▼▼▼

$ cat src/rtl/mole_ctrl.sv
// Whack-a-mole round controller: picks a hole from the LFSR value, lights it
// for a bounded time, judges key presses, and keeps score, lives and rounds.
module mole_ctrl #(
  parameter int TICK_DIV   = 50000,
  parameter int SHOW_TICKS = 800,
  parameter int GAP_TICKS  = 300,
  parameter int LIVES      = 3,
  parameter int ROUNDS     = 30
) (
  input  logic       clk,
  input  logic       rst,
  input  logic       start,
  input  logic [3:0] rnd,
  input  logic [7:0] key,
  output logic [7:0] mole,
  output logic [7:0] score,
  output logic [2:0] lives,
  output logic [7:0] round_cnt,
  output logic       hit_pulse,
  output logic       miss_pulse,
  output logic       game_over,
  output logic [2:0] state
);

  localparam int PW   = $clog2(TICK_DIV);
  localparam int MAXT = (SHOW_TICKS > GAP_TICKS) ? SHOW_TICKS : GAP_TICKS;
  localparam int TW   = $clog2(MAXT + 1);

  localparam logic [PW-1:0] DIV_LAST   = PW'(TICK_DIV - 1);
  localparam logic [TW-1:0] SHOW_LAST  = TW'(SHOW_TICKS - 1);
  localparam logic [TW-1:0] GAP_LAST   = TW'(GAP_TICKS - 1);
  localparam logic [2:0]    LIVES_INIT = 3'(LIVES);
  localparam logic [7:0]    ROUNDS_END = 8'(ROUNDS);

  typedef enum logic [2:0] {
    IDLE = 3'd0,
    PICK = 3'd1,
    SHOW = 3'd2,
    GAP  = 3'd3,
    OVER = 3'd4
  } state_t;

  state_t        state_q;
  logic [7:0]    mole_q;
  logic [7:0]    score_q;
  logic [2:0]    lives_q;
  logic [7:0]    round_q;
  logic          hit_q;
  logic          miss_q;
  logic [2:0]    last_hole_q;
  logic [PW-1:0] presc_q;
  logic [TW-1:0] timer_q;

  logic [2:0]    hole_d;
  logic [7:0]    round_d;
  logic          tick;
  logic          show_done;
  logic          gap_done;
  logic          key_hit;
  logic          key_any;

  // Tick strobe and end-of-phase detection; the timer counts completed ticks,
  // so a phase ends on the tick that would bring it to its tick budget.
  assign tick      = (presc_q == DIV_LAST);
  assign show_done = tick && (timer_q == SHOW_LAST);
  assign gap_done  = tick && (timer_q == GAP_LAST);
  assign key_hit   = |(key & mole_q);
  assign key_any   = |key;
  assign round_d   = round_q + 8'd1;

  // Candidate hole from the random value, bumped by one to avoid lighting the
  // same hole twice in a row.
  always_comb begin
    hole_d = rnd[2:0];
    if (hole_d == last_hole_q) begin
      hole_d = hole_d + 3'd1;
    end
  end

  // Game FSM with all outputs registered; later assignments in a branch
  // override the default timer advance when a phase is entered or left.
  always_ff @(posedge clk) begin
    if (rst) begin
      state_q     <= IDLE;
      mole_q      <= 8'd0;
      score_q     <= 8'd0;
      lives_q     <= LIVES_INIT;
      round_q     <= 8'd0;
      hit_q       <= 1'b0;
      miss_q      <= 1'b0;
      last_hole_q <= 3'd0;
      presc_q     <= '0;
      timer_q     <= '0;
    end else begin
      hit_q  <= 1'b0;
      miss_q <= 1'b0;

      if (state_q == SHOW || state_q == GAP) begin
        if (tick) begin
          presc_q <= '0;
          timer_q <= timer_q + 1'b1;
        end else begin
          presc_q <= presc_q + 1'b1;
        end
      end else begin
        presc_q <= '0;
        timer_q <= '0;
      end

      case (state_q)
        IDLE, OVER: begin
          mole_q <= 8'd0;
          if (start) begin
            score_q <= 8'd0;
            lives_q <= LIVES_INIT;
            round_q <= 8'd0;
            state_q <= PICK;
          end
        end

        PICK: begin
          mole_q <= 8'd0;
          if (rnd != 4'd0) begin
            mole_q      <= 8'd1 << hole_d;
            last_hole_q <= hole_d;
            presc_q     <= '0;
            timer_q     <= '0;
            state_q     <= SHOW;
          end
        end

        SHOW: begin
          if (key_hit) begin
            if (score_q != 8'hFF) begin
              score_q <= score_q + 8'd1;
            end
            hit_q   <= 1'b1;
            mole_q  <= 8'd0;
            presc_q <= '0;
            timer_q <= '0;
            state_q <= GAP;
          end else if (key_any || show_done) begin
            if (lives_q != 3'd0) begin
              lives_q <= lives_q - 3'd1;
            end
            miss_q  <= 1'b1;
            mole_q  <= 8'd0;
            presc_q <= '0;
            timer_q <= '0;
            state_q <= GAP;
          end
        end

        GAP: begin
          mole_q <= 8'd0;
          if (gap_done) begin
            round_q <= round_d;
            presc_q <= '0;
            timer_q <= '0;
            if (lives_q == 3'd0 || round_d == ROUNDS_END) begin
              state_q <= OVER;
            end else begin
              state_q <= PICK;
            end
          end
        end

        default: begin
          mole_q  <= 8'd0;
          state_q <= IDLE;
        end
      endcase
    end
  end

  assign mole       = mole_q;
  assign score      = score_q;
  assign lives      = lives_q;
  assign round_cnt  = round_q;
  assign hit_pulse  = hit_q;
  assign miss_pulse = miss_q;
  assign game_over  = (state_q == OVER);
  assign state      = state_q;

endmodule
$ cat config.mk
export PLATFORM = sky130hd
export DESIGN_NAME = mole_ctrl
export DESIGN_NICKNAME = d
export VERILOG_FILES = /design/src/rtl/mole_ctrl.sv
export SDC_FILE = /design/constraint.sdc
export NUM_CORES = 1
export LEC_CHECK = 0
export BUFFER_PORTS_ARGS = -buffer_cell sky130_fd_sc_hd__buf_2
export CAP_MARGIN = 15
export CORE_MARGIN = 1
export CORE_UTILIZATION = 35
export CTS_CLUSTER_DIAMETER = 40
export CTS_CLUSTER_SIZE = 16
export DETAILED_ROUTE_END_ITERATION = 10
export GPL_ROUTABILITY_DRIVEN = 1
export GPL_TIMING_DRIVEN = 0
export PLACE_DENSITY_LB_ADDON = 0.25
export SYNTH_ARGS = -nofsm -noshare
export SYNTH_HDL_FRONTEND = slang
export SYNTH_SLANG_ARGS = --single-unit
$ cat constraint.sdc
create_clock -name clk -period 1.98 [get_ports clk]
set_input_delay 0.297 -clock clk [delete_from_list [all_inputs] [get_ports clk]]
set_output_delay 0.297 -clock clk [all_outputs]
set_load 0.01 [all_outputs]
==> reports/metrics.yaml, run 1 <==
run_status: "complete, but fails checks"
violations: "design-rule violations, negative setup slack"
htreeDepth: 3
netlist.area_leader.share_pct: 38.1
crit_chain: "or3b_4, or4_4, or2_4, a21oi_4, buf_6, nor3_2"
start_kind: "flip-flop"
nets: 474
synthTopCellsByCount: "61 x dfxtp_1, 48 x nor2_1, 20 x nor3_1"
crit_type: "reg -> reg"
grt_setup_unrepaired: "yes"
min_period_ns: 2.03
syn-num-nets: 397
ys_seq_elements: 61
coreArea_sq_um: 8810
clock-sinks: 61
antenna_found_initial: 0
grt_pass1_vias: 2833
slew_headroom_pct: 34.7
drc: 6
yosys.area.top_type: "dfxtp_1"
clk_pin_slew_ns: 0.07
synth_cells: 372
fin_util_pct: 48.2
hp-class: "in -> reg"
syn_area_per_cell_sq_um: 8.62
fin_tns_setup_ns: -0.328
rows: 34
antenna_left: 0
fin_worst_skew_ns: 0.00625
grt_pass1_wl_um: 13500
hold_viol: 0
hold_slack_ns: 0.302
power.density_nw_per_um2: 788
final.fill_count: 865
p_leak_nw: 1.65
fmax_mhz: 493
drt-total-wl_um: 8240
synth_area_sq_um: 3210
drtIter0Drc: 115
layout-drive-gt1-share_pct: 31.6
design_power_total_w: 0.00334
synth-main-ff-cell: "dfxtp_1"
ir_worst_vdd_mv: 0.294
period_share_pct: 102
yosysMostFrequentCell: "dfxtp_1"
cts_tree: "yes"
synth_edf_count: 0
max-cap-violations: 0
start_util_pct: 36.4
cts_max_path_buffers: 2
setup_ws_ns: -0.0490
cts-root-buf: "clkbuf_8"
port_buffers: 46
ys_top_cells_by_area: "dfxtp_1 38%, nor2_1 5.6%, xnor2_1 4.6%, ha_1 3.9%, nor3_1 3.1%"
r2r_slack_ns: -0.05
viasPerCell: 5.43
post_drt_wl_per_cell_um: 14.7
die_height_um: 97.7
tightest_slew_ns: 0.979
critical_path_arrival_ns: 2.22
grtUsageTotal_pct: 17.4
cp.required_ns: 2.17
grt.overflow.total: 0
hpwl_um: 5570
yosysWarningCount: 0
cp_max_fo: 5
diodes: 0
grt_max_degree: 11
dp.cells: 526
yosysSeqAreaShare_pct: 38.1
syn2layout_area_growth_pct: 32.5
dieArea_sq_um: 9550
cp_top_family: "simple AND/OR/NAND/NOR gates"
max_stage_delay_ns: 0.44
layoutNonFillerInstCount: 561
cp_slowest_cell: "or4_4"
crit_buf_inv: 1
ys_types: 58
endpoint_kind: "flip-flop"
dr.pass1.iters: 7
cts-buffers-inserted: 9
setup_viol: 11
async_flop_share_pct: 0
io_pins: 48
die_width_um: 97.7
worstSkewPairLatency_ns: 0.34
drv_slew: 0
place.gp.congestion: 0.850
via_count: 3048
## through the flow
stage	worst slack, ns	area (sq um)
finish	-0.0490	4250
floorplan	-0.0391	3220
detailed placement	-0.444	3590
CTS	-0.0133	4060
global route	-0.108	4250
global placement	-0.428	3590
## metal layers
metal  up-vias  global-route usage (%)  part of all wire (%)
met5         -                       0                     0
met4         0                    5.94                   1.5
met3        12                    4.39                   3.9
met2        63                    26.2                    45
met1      1454                    24.2                    49
li1       1519                       -                     -
## placed cells by master (no fill, tap or decap), drive strengths merged, types with 7 or more instances in the layout
| master | n |
|---|---|
| buf | 71 |
| dfxtp | 61 |
| nor2 | 48 |
| clkbuf | 20 |
| nor3 | 20 |
| xnor2 | 17 |
| inv | 15 |
| nand2 | 14 |
| a21oi | 14 |
| nand4 | 12 |
| nand3 | 12 |
| xor2 | 11 |
| o21ai | 10 |
| ha | 10 |
| a32oi | 8 |
| or3 | 8 |
| and3 | 7 |
| and4 | 7 |
## power breakdown
group | internal, W | switching (W)
registers | 0.00126 | 0.0000341
logic | 0.000290 | 0.000360
clock network | 0.000896 | 0.000500
total | 0.00245 | 0.000894
## path summary, 6_finish.rpt
| check | startpoint | to | depth (start not counted) |
|---|---|---|---|
| max | timer_q[7] | timer_q[6] | 6 |
| min | start | state[2] | 3 |
| max reg2reg | timer_q[7] | timer_q[6] | 6 |
| min reg2reg | presc_q[0] | presc_q[0] | 1 |
## state kept, by name (all words and copies together) (netlist names)
register,count
mole,8
presc_q,16
state,3
hit_pulse,1
miss_pulse,1
timer_q,10
last_hole_q,3
score,8
lives,3
round_cnt,8
## what timing repair did
action / in CTS / in global routing
buffers inserted: 15 / 6
hold buffers: 0 / 0
gates cloned: 1 / 0
resized for setup: 35 / 32
pin swaps: 7 / 17
endpoints found under the setup margin: 54 / 41
## worst register-to-register path, stage by stage (launching register included)
cell	delay (ns)
dfxtp_2	0.33
or3b_4	0.39
or4_4	0.44
or2_4	0.27
a21oi_4	0.22
buf_6	0.19
nor3_2	0.05
## final cells by class
cell class,instances,area (sq um),area share (%)
multi-input cells,282,2090,49.2
flip-flops and latches,61,1240,29.3
repair buffers,68,415,9.78
clock buffers,11,151,3.57
well taps,108,135,3.18
clock inverters,4,95.1,2.24
plain buffers,12,60.1,1.41
inverters,15,56.3,1.33
## logic make-up (layout without fill, tap and decap cells)
logic type	count (synthesis)	after routing	synth area share (%)
XOR/XNOR	28	28	7.65
multiplexers	8	8	2.58
AO/OA/AOI/OAI	66	66	14.6
buffers and inverters	29	110	3.67
AND/OR/NAND/NOR	170	170	29.5
adder cells (fa/ha/maj)	10	10	3.90
flip-flops	61	61	38.1
Power figures use the tool's default switching activity.
==> run 2: changes to the inputs <==
- BUFFER_PORTS_ARGS: -buffer_cell sky130_fd_sc_hd__buf_2 -> unset
- DONT_BUFFER_PORTS: unset -> 1
==> run 2 against run 1 <==
The run still ends with design-rule violations, negative setup slack left. Register-to-register slack got worse by 0.03 ns. Cell area decreased by 8.6%. Setup slack got worse by 0.028 ns. Global-route usage grew 0.23 points. Worst hold slack got worse by 0.16 ns. Via count down 6.0%. Final cell count fell by 8.7%. Die area is the same. Fmax fell by 1.4%. First-iteration DRC count fell by 6.1%. Clock-buffer cell count up 2. Critical path type unchanged.
==> reports/metrics.yaml, run 2 (synthesis results as in run 1) <==
cp_slowest_cell: "or4_4"
tightest_slew_ns: 0.706
r2r_slack_ns: -0.08
final_cell_mix: "50 x dfxtp_1, 48 x nor2_1, 19 x buf_4, 17 x xnor2_1, 15 x inv_1"
clk_pin_slew_ns: 0.07
cp_max_fo: 3
cts_max_path_buffers: 2
antenna_found_initial: 0
grtUsageTotal_pct: 17.6
critical_path_arrival_ns: 2.30
post_drt_wl_per_cell_um: 16.1
largest-register: "presc_q"
start_util_pct: 36.4
largest_register_ff_count: 16
ff_latch_area_sq_um: 1240
r2r-end: "state[0]"
via_count: 2864
max-cap-violations: 0
grt_pass1_wl_um: 13400
diodes: 0
p_leak_nw: 1.30
io_pins: 48
drt-total-wl_um: 8220
max_stage_delay_ns: 0.44
coreArea_sq_um: 8810
crit_chain: "or3b_4, or4_4, or2_4, a2111o_1, o311ai_2"
violations: "design-rule violations, negative setup slack"
dieArea_sq_um: 9550
fin_util_pct: 44.1
crit_type: "reg -> reg"
reg2reg_depth: 5
nets: 425
crit_buf_inv: 0
setup_viol: 5
syn2layout_area_growth_pct: 21.1
drc: 7
slew_headroom_pct: 53.0
die_height_um: 97.7
drv_slew: 0
die_width_um: 97.7
hold_path_end: "state[2]"
worstSkewPairLatency_ns: 0.35
cts_tree: "yes"
htreeDepth: 3
drtIter0Drc: 108
antenna_left: 0
cts-buffers-inserted: 9
port_buffers: 0
grt.overflow.total: 0
final.fill_count: 867
hold_slack_ns: 0.147
fmax_mhz: 486
layout-drive-gt1-share_pct: 23.5
grt_max_degree: 11
cts-root-buf: "clkbuf_8"
cp_top_family: "simple AND/OR/NAND/NOR gates"
run_status: "complete, but fails checks"
r2r-start: "timer_q[7]"
hp-class: "in -> reg"
cp.required_ns: 2.22
place.gp.congestion: 0.857
ir_worst_vdd_mv: 0.284
grt_setup_unrepaired: "yes"
whs_path_depth: 2
final_common_cell: "dfxtp_1"
min_period_ns: 2.06
hpwl_um: 5430
fin_worst_skew_ns: 0.00891
hold_start: "start"
period_share_pct: 104
start_kind: "flip-flop"
power.density_nw_per_um2: 728
grt_pass1_vias: 2717
setup_ws_ns: -0.0771
viasPerCell: 5.59
endpoint_kind: "flip-flop"
hold_viol: 0
rows: 34
largestRegisters: "presc_q (16), timer_q (10)"
multi_input_area_sq_um: 2070
dr.pass1.iters: 7
clock-sinks: 61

▲▲▲

[REQUIRED ACTION]: How many lines of the material above contain the word "yaml"? Give only the number.

[YOUR RESPONSE]: 2